I am brand new to National Blog Posting Month and like everything in life it  comes with its very own acronym– NaBloPoMo. Isn’t that great? I love it.

Anyhow, you will get to know me very well, and if I don’t scare you away with my sarcastic humor and my look at life through fire iridium lenses, I’ll bet you will enjoy the ride.

The topic prompt that I am using is from a couple days ago: What happened between breakfast and lunch today. 

Quite simply, I am learning how to save YOUR life.

I am taking an Emergency Medical Technician course at the local college and it is full of acronyms and mnemonics. The first one is the name of the course itself. Yep, you guessed it: EMT.

I’m not the oldest student in class but I am no spring chicken either. At 40 I am wise enough to know when study and young enough not to be suffering from a case of (mild) dementia.

To start the day off right, I stopped off at the local gas-n-go and grabbed at extra tall extreme java mocha with whip and a day-old half-priced doughnut with those little sprinkle-ly things that somehow always get stuck in your teeth. The breakfast of champions right?

It is an hour to the college. Everything is an hour away in Alaska. That’s why nobody lives here. Well that and Monday Night Football actually starts in the afternoon…

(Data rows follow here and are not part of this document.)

===== src/rtl/add_sub_serial64.sv =====
// Multi-cycle adder/subtractor for the Y-86 execute stage.
// One CHUNK-wide slice is computed per cycle through a single add_slice,
// with the inter-slice carry held in a register. Result, overflow and the
// ZF/SF/OF condition-code register are all registered.
// Ports:
//   clk, rst_n           - clock, asynchronous active-low reset
//   in_valid / in_ready  - operand handshake (a, b, op, set_cc)
//   out_valid / out_ready- result handshake (result, overflow)
//   zf, sf, of           - condition-code register outputs
module add_sub_serial64
  import alu_pkg::*;
#(
  parameter int unsigned WIDTH = ADD_WIDTH,
  parameter int unsigned CHUNK = ADD_CHUNK
) (
  input  logic             clk,
  input  logic             rst_n,
  input  logic             in_valid,
  output logic             in_ready,
  input  logic [WIDTH-1:0] a,
  input  logic [WIDTH-1:0] b,
  input  logic             op,
  input  logic             set_cc,
  output logic             out_valid,
  input  logic             out_ready,
  output logic [WIDTH-1:0] result,
  output logic             overflow,
  output logic             zf,
  output logic             sf,
  output logic             of
);

  localparam int unsigned NCHUNK = WIDTH / CHUNK;
  localparam int unsigned CntW   = (NCHUNK > 1) ? $clog2(NCHUNK) : 1;

  alu_state_e       state_q, state_d;
  logic [WIDTH-1:0] a_q, a_d;
  logic [WIDTH-1:0] b_q, b_d;  // b, or ~b for subtract
  logic             carry_q, carry_d;
  logic [CntW-1:0]  cnt_q, cnt_d;
  logic             set_cc_q, set_cc_d;
  logic [WIDTH-1:0] result_q, result_d;
  logic             overflow_q, overflow_d;
  logic             in_ready_q, in_ready_d;
  logic             out_valid_q, out_valid_d;
  logic             zf_q, zf_d, sf_q, sf_d, of_q, of_d;

  logic [CHUNK-1:0] slice_a, slice_b, slice_sum;
  logic             slice_cout;
  int unsigned      slice_lsb;

  assign slice_lsb = int'(cnt_q) * CHUNK;
  assign slice_a   = a_q[slice_lsb +: CHUNK];
  assign slice_b   = b_q[slice_lsb +: CHUNK];

  add_slice #(
    .CHUNK (CHUNK)
  ) u_add_slice (
    .a    (slice_a),
    .b    (slice_b),
    .cin  (carry_q),
    .sum  (slice_sum),
    .cout (slice_cout)
  );

  always_comb begin
    state_d     = state_q;
    a_d         = a_q;
    b_d         = b_q;
    carry_d     = carry_q;
    cnt_d       = cnt_q;
    set_cc_d    = set_cc_q;
    result_d    = result_q;
    overflow_d  = overflow_q;
    in_ready_d  = in_ready_q;
    out_valid_d = out_valid_q;
    zf_d        = zf_q;
    sf_d        = sf_q;
    of_d        = of_q;

    unique case (state_q)
      StIdle: begin
        if (in_valid) begin
          a_d        = a;
          b_d        = (op == OP_SUB) ? ~b : b;
          carry_d    = op;  // +1 completes the two's-complement negate
          cnt_d      = '0;
          set_cc_d   = set_cc;
          in_ready_d = 1'b0;
          state_d    = StCalc;
        end
      end
      StCalc: begin
        result_d[slice_lsb +: CHUNK] = slice_sum;
        carry_d = slice_cout;
        cnt_d   = cnt_q + CntW'(1);
        if (cnt_q == CntW'(NCHUNK - 1)) begin
          // Carry out of the MSB is dropped; overflow uses the stored b'.
          overflow_d  = (a_q[WIDTH-1] == b_q[WIDTH-1]) &&
                        (result_d[WIDTH-1] != a_q[WIDTH-1]);
          out_valid_d = 1'b1;
          state_d     = StDone;
          if (set_cc_q) begin
            zf_d = (result_d == '0);
            sf_d = result_d[WIDTH-1];
            of_d = overflow_d;
          end
        end
      end
      StDone: begin
        if (out_ready) begin
          out_valid_d = 1'b0;
          in_ready_d  = 1'b1;
          state_d     = StIdle;
        end
      end
      default: begin
        state_d     = StIdle;
        in_ready_d  = 1'b1;
        out_valid_d = 1'b0;
      end
    endcase
  end

  always_ff @(posedge clk or negedge rst_n) begin
    if (!rst_n) begin
      state_q     <= StIdle;
      a_q         <= '0;
      b_q         <= '0;
      carry_q     <= 1'b0;
      cnt_q       <= '0;
      set_cc_q    <= 1'b0;
      result_q    <= '0;
      overflow_q  <= 1'b0;
      in_ready_q  <= 1'b1;
      out_valid_q <= 1'b0;
      zf_q        <= 1'b1;
      sf_q        <= 1'b0;
      of_q        <= 1'b0;
    end else begin
      state_q     <= state_d;
      a_q         <= a_d;
      b_q         <= b_d;
      carry_q     <= carry_d;
      cnt_q       <= cnt_d;
      set_cc_q    <= set_cc_d;
      result_q    <= result_d;
      overflow_q  <= overflow_d;
      in_ready_q  <= in_ready_d;
      out_valid_q <= out_valid_d;
      zf_q        <= zf_d;
      sf_q        <= sf_d;
      of_q        <= of_d;
    end
  end

  assign in_ready  = in_ready_q;
  assign out_valid = out_valid_q;
  assign result    = result_q;
  assign overflow  = overflow_q;
  assign zf        = zf_q;
  assign sf        = sf_q;
  assign of        = of_q;

endmodule

===== config.mk =====
export PLATFORM = sky130hd
export DESIGN_NAME = add_sub_serial64
export DESIGN_NICKNAME = d
export VERILOG_FILES = /design/src/rtl/alu_pkg.sv /design/src/rtl/add_slice.sv /design/src/rtl/add_sub_serial64.sv
export SDC_FILE = /design/constraint.sdc
export NUM_CORES = 1
export LEC_CHECK = 0
export CORE_MARGIN = 5
export CORE_UTILIZATION = 52
export DETAILED_ROUTE_END_ITERATION = 10
export MAX_ROUTING_LAYER = met4
export PLACE_DENSITY = 0.83
export REMOVE_ABC_BUFFERS = 1
export SLEW_MARGIN = 15
export SYNTH_ARGS = -nofsm -noshare
export SYNTH_HDL_FRONTEND = slang
export SYNTH_SLANG_ARGS = --single-unit

===== constraint.sdc =====
create_clock -name clk -period 5.2 [get_ports clk]
set_clock_uncertainty 0.05 [all_clocks]
set_input_delay 1.04 -clock clk [delete_from_list [all_inputs] [get_ports clk]]
set_output_delay 1.04 -clock clk [all_outputs]
set_load 0.03 [all_outputs]
**src/rtl/channel_sequencer.sv**
```systemverilog
// Frame-aware channel sequencer: tags accepted samples with their channel index,
// flags tlast on the final channel, tracks frame sync and counts completed frames.
module channel_sequencer #(
  parameter int NUM_CH  = 32,
  parameter int CH_W    = 5,
  parameter int DATA_W  = 16,
  parameter int FRAME_W = 32
) (
  input  logic               clk,
  input  logic               rst,
  input  logic               s_tvalid,
  output logic               s_tready,
  input  logic [DATA_W-1:0]  s_tdata,
  input  logic               s_tsof,
  output logic               m_tvalid,
  input  logic               m_tready,
  output logic [DATA_W-1:0]  m_tdata,
  output logic [CH_W-1:0]    m_tchan,
  output logic               m_tlast,
  output logic [FRAME_W-1:0] frame_cnt,
  output logic               sync_err,
  input  logic               err_clr,
  output logic               locked
);

  typedef enum logic {HUNT, RUN} state_t;

  localparam logic [CH_W-1:0] LAST_CH = CH_W'(NUM_CH - 1);

  state_t          state, state_nxt;
  logic [CH_W-1:0] ch_cnt, ch_cnt_nxt;
  logic [CH_W-1:0] emit_ch;
  logic            accept, emit, set_err, emit_last;

  // While hunting, the input is always drained; once running it follows the output slot.
  assign s_tready  = (state == HUNT) ? 1'b1 : (!m_tvalid || m_tready);
  assign accept    = s_tvalid && s_tready;
  assign locked    = (state == RUN);
  assign emit_last = emit && (emit_ch == LAST_CH);

  always_ff @(posedge clk) begin
    if (rst) begin
      state  <= HUNT;
      ch_cnt <= '0;
    end else begin
      state  <= state_nxt;
      ch_cnt <= ch_cnt_nxt;
    end
  end

  // An SOF always restarts the frame at channel 0; an SOF anywhere else is a sync error.
  always_comb begin
    state_nxt  = state;
    ch_cnt_nxt = ch_cnt;
    emit       = 1'b0;
    emit_ch    = '0;
    set_err    = 1'b0;
    if (accept) begin
      case (state)
        HUNT: begin
          if (s_tsof) begin
            emit      = 1'b1;
            state_nxt = RUN;
          end
        end
        RUN: begin
          if (s_tsof) begin
            emit    = 1'b1;
            set_err = (ch_cnt != '0);
          end else if (ch_cnt != '0) begin
            emit    = 1'b1;
            emit_ch = ch_cnt;
          end else begin
            set_err   = 1'b1;
            state_nxt = HUNT;
          end
        end
        default: state_nxt = HUNT;
      endcase
      if (emit) ch_cnt_nxt = (emit_ch == LAST_CH) ? '0 : emit_ch + CH_W'(1);
    end
  end

  always_ff @(posedge clk) begin
    if (rst) begin
      m_tvalid <= 1'b0;
      m_tdata  <= '0;
      m_tchan  <= '0;
      m_tlast  <= 1'b0;
    end else if (emit) begin
      m_tvalid <= 1'b1;
      m_tdata  <= s_tdata;
      m_tchan  <= emit_ch;
      m_tlast  <= (emit_ch == LAST_CH);
    end else if (m_tready) begin
      m_tvalid <= 1'b0;
    end
  end

  // Frames are counted when the last channel is accepted; a new error beats a clear.
  always_ff @(posedge clk) begin
    if (rst) begin
      frame_cnt <= '0;
      sync_err  <= 1'b0;
    end else begin
      if (emit_last) frame_cnt <= frame_cnt + FRAME_W'(1);
      if (set_err) sync_err <= 1'b1;
      else if (err_clr) sync_err <= 1'b0;
    end
  end

endmodule
```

We are half way through the course and what does that mean boys and girls? Test Day! All of my co-students were anxiously pacing and biting their fingernails enough to put the local manicurist out of business while we waited one-by-one to be called to the hallway to perform a trauma assessment.

The deal is–your tester (a paramedic) holds on to these sheets and you run down a checklist as you work your way from head to toe on your patient. My patient was a co-student who’s name is John but wants to be called Fred. Go figure.

After donning the required safety gear–those cool blue latex gloves. You start with the A.B.C.s (airway, breathing and circulation) and then the acronyms start in earnest.

We have:

D.C.A.P.

B.T.L.S.

L.O.C.

S.A.M.P.L.E.

O.P.Q.R.S.T.

Glasgow coma scales,

B.P.s,

S.P.O2’s

and on, and on, and on…

You have exactly 10 minutes to get ‘Fred’ stabilized, packaged up and ready to roll, all the while your tester is making sure you don’t miss any ‘starred’ items on the sheet.

Sure most of this is from memory. That’s okay. That’s why we do it over and over again so when we get our fancy Star of Life patch in December we will be ready to come to YOUR home and do this for real. Yep, we won’t see any real blood and guts until after graduation.

That may be okay for some but what happens if you spent all this money and you have a weak stomach? Remember that old show Quincy, M.E. where the new doctors fainted at the beginning of each show?

Needless to say, I passed with flying colors and I just so happened to be the last one under the gun. What happened next? Lunch!

Where did we head? McDonalds of course. 

Look at it this way. I’m already practicing the eating habits of our fine men and women in uniform. Fast food is a public safety worker’s best friend.

What did you do between breakfast and lunch today?